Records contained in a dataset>
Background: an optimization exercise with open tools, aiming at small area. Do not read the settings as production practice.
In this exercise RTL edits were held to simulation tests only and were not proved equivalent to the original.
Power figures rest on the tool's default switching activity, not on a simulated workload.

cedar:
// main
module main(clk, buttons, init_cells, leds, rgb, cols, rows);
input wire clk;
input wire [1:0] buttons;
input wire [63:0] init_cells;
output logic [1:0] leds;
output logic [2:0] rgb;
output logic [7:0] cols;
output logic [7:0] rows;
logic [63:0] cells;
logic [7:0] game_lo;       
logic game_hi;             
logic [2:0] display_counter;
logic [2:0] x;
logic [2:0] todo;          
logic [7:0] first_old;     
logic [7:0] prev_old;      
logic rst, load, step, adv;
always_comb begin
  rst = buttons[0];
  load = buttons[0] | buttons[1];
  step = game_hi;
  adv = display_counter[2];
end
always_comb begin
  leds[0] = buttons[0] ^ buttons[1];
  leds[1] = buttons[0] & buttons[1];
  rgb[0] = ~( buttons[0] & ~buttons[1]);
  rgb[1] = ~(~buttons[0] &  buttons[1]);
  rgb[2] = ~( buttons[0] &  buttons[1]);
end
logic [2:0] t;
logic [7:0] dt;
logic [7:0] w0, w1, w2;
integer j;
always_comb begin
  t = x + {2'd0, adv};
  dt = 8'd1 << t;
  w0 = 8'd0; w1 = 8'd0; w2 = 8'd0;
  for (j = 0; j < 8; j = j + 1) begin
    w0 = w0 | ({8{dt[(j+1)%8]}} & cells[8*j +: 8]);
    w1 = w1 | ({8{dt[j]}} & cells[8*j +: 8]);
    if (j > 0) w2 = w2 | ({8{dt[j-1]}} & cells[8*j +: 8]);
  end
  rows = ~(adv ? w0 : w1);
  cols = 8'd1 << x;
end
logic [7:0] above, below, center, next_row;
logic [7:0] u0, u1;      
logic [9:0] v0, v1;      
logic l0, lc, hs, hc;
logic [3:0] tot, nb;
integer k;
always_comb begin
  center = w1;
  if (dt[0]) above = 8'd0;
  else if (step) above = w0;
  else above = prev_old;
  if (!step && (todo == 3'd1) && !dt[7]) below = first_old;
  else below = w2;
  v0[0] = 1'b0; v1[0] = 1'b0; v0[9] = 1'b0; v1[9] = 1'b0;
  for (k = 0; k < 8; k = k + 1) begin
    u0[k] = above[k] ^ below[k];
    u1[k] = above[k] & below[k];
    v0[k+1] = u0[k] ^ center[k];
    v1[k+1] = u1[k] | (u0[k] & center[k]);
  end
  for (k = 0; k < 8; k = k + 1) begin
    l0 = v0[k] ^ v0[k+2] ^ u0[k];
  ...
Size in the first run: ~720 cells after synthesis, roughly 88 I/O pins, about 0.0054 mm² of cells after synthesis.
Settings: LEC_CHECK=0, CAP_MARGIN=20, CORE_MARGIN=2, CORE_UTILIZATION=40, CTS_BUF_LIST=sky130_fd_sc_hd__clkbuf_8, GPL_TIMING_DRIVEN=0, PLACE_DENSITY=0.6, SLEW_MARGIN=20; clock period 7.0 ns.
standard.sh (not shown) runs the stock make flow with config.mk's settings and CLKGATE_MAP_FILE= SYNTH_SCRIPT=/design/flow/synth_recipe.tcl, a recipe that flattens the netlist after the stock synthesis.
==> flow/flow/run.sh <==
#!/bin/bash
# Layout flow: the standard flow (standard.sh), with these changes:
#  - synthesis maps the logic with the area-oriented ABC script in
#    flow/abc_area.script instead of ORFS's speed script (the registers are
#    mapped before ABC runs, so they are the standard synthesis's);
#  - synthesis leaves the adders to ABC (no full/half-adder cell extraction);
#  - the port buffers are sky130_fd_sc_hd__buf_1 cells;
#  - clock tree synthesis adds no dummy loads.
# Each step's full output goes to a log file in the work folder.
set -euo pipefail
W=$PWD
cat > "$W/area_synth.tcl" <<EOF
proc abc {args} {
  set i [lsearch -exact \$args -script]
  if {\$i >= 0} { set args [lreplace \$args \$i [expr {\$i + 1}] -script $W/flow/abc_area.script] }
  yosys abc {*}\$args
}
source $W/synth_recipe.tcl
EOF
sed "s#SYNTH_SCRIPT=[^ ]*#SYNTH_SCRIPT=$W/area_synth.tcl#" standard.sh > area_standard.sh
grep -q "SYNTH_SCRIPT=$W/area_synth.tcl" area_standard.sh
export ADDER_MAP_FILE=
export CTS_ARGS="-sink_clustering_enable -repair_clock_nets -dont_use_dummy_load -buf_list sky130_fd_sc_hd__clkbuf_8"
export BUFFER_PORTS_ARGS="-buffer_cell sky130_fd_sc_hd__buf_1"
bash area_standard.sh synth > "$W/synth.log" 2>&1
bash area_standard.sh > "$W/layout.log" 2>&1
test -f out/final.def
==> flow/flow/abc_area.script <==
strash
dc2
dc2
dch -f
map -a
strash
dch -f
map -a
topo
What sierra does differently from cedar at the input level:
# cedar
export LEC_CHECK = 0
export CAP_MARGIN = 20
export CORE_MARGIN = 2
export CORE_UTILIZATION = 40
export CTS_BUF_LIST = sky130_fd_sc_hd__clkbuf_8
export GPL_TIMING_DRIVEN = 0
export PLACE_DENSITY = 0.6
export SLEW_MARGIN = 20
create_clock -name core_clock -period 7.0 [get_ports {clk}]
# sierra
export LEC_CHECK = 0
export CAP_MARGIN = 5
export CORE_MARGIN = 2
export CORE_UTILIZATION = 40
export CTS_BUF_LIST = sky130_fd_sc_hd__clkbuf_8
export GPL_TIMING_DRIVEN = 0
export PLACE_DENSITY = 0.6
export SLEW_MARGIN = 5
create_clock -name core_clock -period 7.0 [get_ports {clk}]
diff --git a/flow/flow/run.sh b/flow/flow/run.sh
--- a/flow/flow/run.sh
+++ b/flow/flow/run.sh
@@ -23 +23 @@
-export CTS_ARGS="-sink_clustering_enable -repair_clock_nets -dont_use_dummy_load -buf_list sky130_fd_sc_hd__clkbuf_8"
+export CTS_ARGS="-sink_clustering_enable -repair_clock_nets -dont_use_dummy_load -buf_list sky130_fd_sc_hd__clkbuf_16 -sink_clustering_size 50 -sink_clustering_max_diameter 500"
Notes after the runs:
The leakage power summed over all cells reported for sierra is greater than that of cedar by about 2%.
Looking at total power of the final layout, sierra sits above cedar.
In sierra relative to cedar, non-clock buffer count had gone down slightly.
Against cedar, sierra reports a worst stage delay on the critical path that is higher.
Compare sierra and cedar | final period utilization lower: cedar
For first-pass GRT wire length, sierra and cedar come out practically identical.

--

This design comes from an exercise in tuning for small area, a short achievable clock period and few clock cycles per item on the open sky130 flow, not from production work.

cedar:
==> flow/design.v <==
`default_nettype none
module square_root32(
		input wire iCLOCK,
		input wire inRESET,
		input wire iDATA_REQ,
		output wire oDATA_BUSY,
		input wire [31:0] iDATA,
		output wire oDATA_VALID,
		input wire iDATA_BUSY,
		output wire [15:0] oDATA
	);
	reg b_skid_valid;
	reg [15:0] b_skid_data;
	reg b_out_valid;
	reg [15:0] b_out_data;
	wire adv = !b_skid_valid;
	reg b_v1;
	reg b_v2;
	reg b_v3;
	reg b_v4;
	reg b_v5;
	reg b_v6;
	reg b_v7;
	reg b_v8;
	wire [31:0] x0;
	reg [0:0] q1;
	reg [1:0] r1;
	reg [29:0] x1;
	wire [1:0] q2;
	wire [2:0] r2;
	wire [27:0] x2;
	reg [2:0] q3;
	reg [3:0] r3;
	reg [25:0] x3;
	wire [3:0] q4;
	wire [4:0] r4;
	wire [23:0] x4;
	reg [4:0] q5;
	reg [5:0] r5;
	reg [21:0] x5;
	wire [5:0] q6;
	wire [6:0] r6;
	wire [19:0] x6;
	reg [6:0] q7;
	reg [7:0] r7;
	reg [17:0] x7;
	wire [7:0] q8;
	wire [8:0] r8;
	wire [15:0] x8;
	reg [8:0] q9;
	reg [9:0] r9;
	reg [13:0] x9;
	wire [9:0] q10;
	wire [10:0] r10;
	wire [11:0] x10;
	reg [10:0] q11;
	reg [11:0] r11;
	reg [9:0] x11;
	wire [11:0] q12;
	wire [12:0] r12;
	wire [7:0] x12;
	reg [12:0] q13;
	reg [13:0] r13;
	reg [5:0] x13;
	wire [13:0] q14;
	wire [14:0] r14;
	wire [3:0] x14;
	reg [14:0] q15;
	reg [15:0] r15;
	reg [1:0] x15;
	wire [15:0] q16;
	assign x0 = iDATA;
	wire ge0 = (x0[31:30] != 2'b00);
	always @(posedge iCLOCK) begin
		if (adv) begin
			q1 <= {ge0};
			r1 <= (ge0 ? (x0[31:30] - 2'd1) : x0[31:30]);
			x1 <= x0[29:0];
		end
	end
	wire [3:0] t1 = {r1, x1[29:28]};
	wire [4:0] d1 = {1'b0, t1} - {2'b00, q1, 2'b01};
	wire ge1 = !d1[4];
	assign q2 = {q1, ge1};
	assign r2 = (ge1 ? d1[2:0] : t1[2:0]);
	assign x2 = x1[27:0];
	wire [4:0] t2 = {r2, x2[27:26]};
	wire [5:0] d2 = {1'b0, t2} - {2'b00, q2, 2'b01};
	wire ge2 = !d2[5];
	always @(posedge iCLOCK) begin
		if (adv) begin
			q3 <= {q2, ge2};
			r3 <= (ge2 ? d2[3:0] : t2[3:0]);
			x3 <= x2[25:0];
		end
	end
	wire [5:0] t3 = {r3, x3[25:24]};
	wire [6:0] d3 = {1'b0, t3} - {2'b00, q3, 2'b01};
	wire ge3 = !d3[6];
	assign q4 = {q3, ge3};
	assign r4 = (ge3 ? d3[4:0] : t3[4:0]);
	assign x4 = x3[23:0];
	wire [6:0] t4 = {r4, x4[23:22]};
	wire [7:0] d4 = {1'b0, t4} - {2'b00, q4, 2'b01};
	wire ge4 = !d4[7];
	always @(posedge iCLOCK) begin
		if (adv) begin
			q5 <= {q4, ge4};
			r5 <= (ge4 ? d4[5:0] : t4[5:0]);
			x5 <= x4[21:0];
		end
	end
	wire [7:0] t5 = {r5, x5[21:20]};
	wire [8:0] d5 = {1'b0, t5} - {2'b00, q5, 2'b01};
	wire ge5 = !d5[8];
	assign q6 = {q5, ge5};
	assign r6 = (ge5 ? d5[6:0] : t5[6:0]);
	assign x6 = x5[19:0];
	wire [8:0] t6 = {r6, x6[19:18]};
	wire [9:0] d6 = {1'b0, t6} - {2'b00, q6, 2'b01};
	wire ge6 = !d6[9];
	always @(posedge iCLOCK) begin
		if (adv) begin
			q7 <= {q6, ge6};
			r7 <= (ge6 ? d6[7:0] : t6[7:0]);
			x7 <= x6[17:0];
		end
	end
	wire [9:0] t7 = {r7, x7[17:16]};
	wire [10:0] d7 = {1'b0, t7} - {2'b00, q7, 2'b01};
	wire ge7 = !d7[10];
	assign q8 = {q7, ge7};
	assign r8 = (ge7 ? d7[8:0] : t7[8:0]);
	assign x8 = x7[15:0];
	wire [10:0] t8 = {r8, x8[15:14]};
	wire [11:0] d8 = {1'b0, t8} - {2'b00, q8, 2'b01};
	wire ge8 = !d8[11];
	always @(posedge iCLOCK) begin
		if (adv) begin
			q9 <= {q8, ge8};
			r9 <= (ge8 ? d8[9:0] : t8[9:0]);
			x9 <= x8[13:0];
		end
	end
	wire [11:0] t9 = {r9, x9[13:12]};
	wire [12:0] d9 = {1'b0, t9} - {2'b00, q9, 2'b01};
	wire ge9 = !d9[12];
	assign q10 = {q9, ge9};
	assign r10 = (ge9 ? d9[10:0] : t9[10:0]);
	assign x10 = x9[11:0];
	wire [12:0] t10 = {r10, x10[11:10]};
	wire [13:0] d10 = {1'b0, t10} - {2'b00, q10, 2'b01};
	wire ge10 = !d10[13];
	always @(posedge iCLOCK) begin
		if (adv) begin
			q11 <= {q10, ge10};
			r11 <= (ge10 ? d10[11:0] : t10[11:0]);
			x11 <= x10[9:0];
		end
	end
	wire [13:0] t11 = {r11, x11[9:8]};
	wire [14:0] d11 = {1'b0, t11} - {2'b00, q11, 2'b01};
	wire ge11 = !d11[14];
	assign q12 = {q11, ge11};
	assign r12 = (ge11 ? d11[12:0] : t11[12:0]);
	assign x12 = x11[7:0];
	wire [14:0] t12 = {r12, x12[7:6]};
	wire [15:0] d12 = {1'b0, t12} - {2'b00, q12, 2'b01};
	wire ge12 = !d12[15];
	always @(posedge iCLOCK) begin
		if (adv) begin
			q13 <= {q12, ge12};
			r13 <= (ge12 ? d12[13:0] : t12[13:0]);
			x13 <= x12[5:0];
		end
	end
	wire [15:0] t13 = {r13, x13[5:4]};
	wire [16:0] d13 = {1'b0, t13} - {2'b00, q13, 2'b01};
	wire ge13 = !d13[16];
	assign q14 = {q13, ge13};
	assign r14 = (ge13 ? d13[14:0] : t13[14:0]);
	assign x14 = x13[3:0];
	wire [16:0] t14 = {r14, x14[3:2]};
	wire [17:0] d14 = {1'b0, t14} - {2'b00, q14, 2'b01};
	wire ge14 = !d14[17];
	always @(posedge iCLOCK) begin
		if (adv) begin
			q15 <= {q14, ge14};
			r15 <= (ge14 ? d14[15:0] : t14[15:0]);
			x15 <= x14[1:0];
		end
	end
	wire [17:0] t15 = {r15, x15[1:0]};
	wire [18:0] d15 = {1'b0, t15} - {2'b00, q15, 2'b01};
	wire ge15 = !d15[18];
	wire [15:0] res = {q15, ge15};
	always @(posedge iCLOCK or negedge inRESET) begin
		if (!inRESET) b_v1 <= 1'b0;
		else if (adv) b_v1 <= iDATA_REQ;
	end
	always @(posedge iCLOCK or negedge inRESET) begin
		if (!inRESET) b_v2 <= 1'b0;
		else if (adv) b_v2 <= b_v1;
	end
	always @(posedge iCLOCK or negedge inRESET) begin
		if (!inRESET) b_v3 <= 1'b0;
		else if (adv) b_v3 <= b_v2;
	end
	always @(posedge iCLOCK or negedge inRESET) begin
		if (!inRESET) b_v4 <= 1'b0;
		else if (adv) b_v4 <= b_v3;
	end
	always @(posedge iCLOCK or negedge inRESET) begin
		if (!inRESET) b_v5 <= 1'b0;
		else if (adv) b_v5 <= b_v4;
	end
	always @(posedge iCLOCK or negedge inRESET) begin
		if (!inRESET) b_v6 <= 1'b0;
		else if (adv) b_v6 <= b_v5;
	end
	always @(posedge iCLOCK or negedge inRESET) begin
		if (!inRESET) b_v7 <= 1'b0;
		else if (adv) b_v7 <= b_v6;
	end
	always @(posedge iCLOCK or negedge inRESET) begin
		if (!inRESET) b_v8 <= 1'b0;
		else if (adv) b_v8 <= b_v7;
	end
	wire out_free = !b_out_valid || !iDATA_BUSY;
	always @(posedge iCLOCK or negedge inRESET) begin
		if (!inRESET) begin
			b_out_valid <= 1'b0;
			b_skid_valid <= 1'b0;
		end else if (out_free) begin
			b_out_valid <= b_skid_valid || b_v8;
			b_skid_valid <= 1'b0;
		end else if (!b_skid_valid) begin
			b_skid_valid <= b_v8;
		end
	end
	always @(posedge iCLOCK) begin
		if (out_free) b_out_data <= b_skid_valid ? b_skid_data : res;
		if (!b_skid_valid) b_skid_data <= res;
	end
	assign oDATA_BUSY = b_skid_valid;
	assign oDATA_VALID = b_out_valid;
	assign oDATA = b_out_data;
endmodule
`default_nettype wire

--

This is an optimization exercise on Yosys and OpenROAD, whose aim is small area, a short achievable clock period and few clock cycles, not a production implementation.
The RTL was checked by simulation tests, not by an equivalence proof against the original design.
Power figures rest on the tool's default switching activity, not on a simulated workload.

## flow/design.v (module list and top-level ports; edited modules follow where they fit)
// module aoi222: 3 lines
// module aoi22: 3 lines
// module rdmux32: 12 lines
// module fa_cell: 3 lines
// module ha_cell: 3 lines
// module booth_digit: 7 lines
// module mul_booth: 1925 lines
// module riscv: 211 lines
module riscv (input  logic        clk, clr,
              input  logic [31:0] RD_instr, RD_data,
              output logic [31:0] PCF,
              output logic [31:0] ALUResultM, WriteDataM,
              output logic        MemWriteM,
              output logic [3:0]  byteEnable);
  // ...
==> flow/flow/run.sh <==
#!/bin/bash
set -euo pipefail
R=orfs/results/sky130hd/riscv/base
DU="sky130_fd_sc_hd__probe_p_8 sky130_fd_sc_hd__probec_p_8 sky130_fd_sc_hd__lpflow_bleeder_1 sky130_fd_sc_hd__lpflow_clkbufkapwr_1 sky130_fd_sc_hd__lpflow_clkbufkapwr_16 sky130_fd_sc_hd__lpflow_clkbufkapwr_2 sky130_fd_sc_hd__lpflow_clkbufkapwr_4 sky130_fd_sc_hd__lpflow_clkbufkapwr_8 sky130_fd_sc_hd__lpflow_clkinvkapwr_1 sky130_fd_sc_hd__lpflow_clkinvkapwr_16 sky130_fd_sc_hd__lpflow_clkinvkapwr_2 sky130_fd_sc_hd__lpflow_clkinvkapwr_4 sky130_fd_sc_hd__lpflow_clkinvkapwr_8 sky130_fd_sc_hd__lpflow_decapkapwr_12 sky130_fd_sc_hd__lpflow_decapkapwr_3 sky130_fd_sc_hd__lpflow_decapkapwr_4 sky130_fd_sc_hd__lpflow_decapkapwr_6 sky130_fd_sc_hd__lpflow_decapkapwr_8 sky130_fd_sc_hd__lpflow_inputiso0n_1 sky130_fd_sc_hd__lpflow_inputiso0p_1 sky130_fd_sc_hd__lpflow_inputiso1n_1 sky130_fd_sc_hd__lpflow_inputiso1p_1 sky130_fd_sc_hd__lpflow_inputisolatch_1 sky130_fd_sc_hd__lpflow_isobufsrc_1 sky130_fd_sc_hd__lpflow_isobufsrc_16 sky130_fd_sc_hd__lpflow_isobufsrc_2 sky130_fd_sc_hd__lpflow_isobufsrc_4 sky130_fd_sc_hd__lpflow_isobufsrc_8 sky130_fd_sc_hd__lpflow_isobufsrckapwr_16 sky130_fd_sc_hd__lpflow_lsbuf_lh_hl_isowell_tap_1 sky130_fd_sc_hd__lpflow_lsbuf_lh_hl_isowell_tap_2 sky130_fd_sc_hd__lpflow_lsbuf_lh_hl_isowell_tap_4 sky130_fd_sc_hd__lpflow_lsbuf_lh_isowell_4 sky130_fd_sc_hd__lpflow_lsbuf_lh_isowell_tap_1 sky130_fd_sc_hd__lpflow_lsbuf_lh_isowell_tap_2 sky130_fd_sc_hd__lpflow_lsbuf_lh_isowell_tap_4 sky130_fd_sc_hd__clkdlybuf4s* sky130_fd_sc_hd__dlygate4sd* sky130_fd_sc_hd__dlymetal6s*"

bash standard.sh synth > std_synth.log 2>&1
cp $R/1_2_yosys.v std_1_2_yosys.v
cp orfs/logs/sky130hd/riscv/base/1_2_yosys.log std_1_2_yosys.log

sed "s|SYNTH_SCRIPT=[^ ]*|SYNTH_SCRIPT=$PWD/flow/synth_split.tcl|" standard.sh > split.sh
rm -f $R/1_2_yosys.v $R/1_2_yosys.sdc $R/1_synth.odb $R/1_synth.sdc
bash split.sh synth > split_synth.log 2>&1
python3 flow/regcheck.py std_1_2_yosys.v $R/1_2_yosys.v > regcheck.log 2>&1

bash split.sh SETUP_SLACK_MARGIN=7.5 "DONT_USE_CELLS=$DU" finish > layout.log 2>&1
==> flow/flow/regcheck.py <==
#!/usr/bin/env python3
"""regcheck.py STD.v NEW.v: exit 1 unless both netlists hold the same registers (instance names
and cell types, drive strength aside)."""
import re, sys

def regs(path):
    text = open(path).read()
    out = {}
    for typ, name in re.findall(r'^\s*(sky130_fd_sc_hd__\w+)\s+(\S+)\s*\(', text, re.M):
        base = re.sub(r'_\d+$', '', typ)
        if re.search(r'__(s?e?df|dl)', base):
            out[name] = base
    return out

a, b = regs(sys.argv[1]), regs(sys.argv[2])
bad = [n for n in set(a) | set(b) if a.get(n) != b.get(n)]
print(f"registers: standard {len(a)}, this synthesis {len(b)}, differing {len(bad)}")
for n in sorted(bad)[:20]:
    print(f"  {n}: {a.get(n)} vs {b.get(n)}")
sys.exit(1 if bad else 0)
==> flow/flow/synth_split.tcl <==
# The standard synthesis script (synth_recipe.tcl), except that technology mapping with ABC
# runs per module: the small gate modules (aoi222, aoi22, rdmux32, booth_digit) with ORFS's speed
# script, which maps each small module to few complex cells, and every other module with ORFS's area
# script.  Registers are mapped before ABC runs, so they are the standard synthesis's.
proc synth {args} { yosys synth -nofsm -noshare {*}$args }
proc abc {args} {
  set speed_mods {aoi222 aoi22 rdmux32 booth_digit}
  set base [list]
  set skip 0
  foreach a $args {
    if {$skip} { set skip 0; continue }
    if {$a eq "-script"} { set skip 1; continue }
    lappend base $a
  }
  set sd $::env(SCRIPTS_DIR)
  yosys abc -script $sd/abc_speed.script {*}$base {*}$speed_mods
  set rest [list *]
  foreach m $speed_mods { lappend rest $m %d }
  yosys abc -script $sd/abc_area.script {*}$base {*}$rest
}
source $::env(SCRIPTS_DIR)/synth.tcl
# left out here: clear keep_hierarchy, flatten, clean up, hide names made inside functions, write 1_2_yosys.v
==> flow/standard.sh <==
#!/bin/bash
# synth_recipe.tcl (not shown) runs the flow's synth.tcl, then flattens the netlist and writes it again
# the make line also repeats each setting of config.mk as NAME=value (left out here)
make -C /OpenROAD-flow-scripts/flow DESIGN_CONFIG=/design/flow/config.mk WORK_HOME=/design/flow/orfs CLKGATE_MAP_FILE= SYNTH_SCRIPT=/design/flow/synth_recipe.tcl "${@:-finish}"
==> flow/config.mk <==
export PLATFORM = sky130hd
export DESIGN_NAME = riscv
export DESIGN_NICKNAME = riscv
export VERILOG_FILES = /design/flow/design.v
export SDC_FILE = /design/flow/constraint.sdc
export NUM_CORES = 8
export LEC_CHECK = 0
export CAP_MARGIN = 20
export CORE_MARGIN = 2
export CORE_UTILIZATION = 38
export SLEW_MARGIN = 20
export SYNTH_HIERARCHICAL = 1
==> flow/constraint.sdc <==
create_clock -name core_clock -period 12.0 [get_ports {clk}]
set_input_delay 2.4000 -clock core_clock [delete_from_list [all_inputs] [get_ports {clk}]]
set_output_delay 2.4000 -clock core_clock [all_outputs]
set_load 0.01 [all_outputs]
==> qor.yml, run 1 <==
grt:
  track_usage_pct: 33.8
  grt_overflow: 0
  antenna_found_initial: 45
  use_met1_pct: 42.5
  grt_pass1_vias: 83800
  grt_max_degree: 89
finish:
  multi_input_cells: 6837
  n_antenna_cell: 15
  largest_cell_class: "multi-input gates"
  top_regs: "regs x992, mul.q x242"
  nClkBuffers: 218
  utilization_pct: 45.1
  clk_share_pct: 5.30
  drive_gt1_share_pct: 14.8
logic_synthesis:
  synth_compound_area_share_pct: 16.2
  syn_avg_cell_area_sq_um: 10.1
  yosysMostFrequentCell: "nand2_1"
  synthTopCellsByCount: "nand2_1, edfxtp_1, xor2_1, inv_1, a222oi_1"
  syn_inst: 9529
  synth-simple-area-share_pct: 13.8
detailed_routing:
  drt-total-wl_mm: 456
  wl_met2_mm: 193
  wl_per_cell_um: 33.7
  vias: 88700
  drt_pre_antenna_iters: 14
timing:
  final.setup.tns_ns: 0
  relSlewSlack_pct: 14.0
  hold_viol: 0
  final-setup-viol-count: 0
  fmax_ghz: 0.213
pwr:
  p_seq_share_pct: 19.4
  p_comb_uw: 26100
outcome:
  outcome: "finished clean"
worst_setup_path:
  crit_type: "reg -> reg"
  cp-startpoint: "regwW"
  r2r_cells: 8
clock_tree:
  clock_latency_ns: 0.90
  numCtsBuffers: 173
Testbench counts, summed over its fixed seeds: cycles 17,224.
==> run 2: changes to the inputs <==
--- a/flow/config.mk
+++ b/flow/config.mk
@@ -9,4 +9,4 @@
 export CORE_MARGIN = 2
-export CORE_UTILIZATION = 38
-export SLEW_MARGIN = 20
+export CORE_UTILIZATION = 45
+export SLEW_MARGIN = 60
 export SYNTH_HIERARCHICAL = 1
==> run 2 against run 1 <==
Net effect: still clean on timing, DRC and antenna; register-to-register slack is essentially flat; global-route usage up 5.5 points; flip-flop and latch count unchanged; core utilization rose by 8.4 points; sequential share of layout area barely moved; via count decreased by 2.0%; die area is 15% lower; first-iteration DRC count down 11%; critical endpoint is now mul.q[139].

Aim of the exercise> Using the data above, repeat exactly the lines that begin at the line with "assign r4 = (ge3 ? d3[4:0] : t3[4:0]);" and end at the line with "wire [7:0] t5", both ends included.

Output of the exercise>
	assign r4 = (ge3 ? d3[4:0] : t3[4:0]);
	assign x4 = x3[23:0];
	wire [6:0] t4 = {r4, x4[23:22]};
	wire [7:0] d4 = {1'b0, t4} - {2'b00, q4, 2'b01};
	wire ge4 = !d4[7];
	always @(posedge iCLOCK) begin
		if (adv) begin
			q5 <= {q4, ge4};
			r5 <= (ge4 ? d4[5:0] : t4[5:0]);
			x5 <= x4[21:0];
		end
	end
	wire [7:0] t5 = {r5, x5[21:20]};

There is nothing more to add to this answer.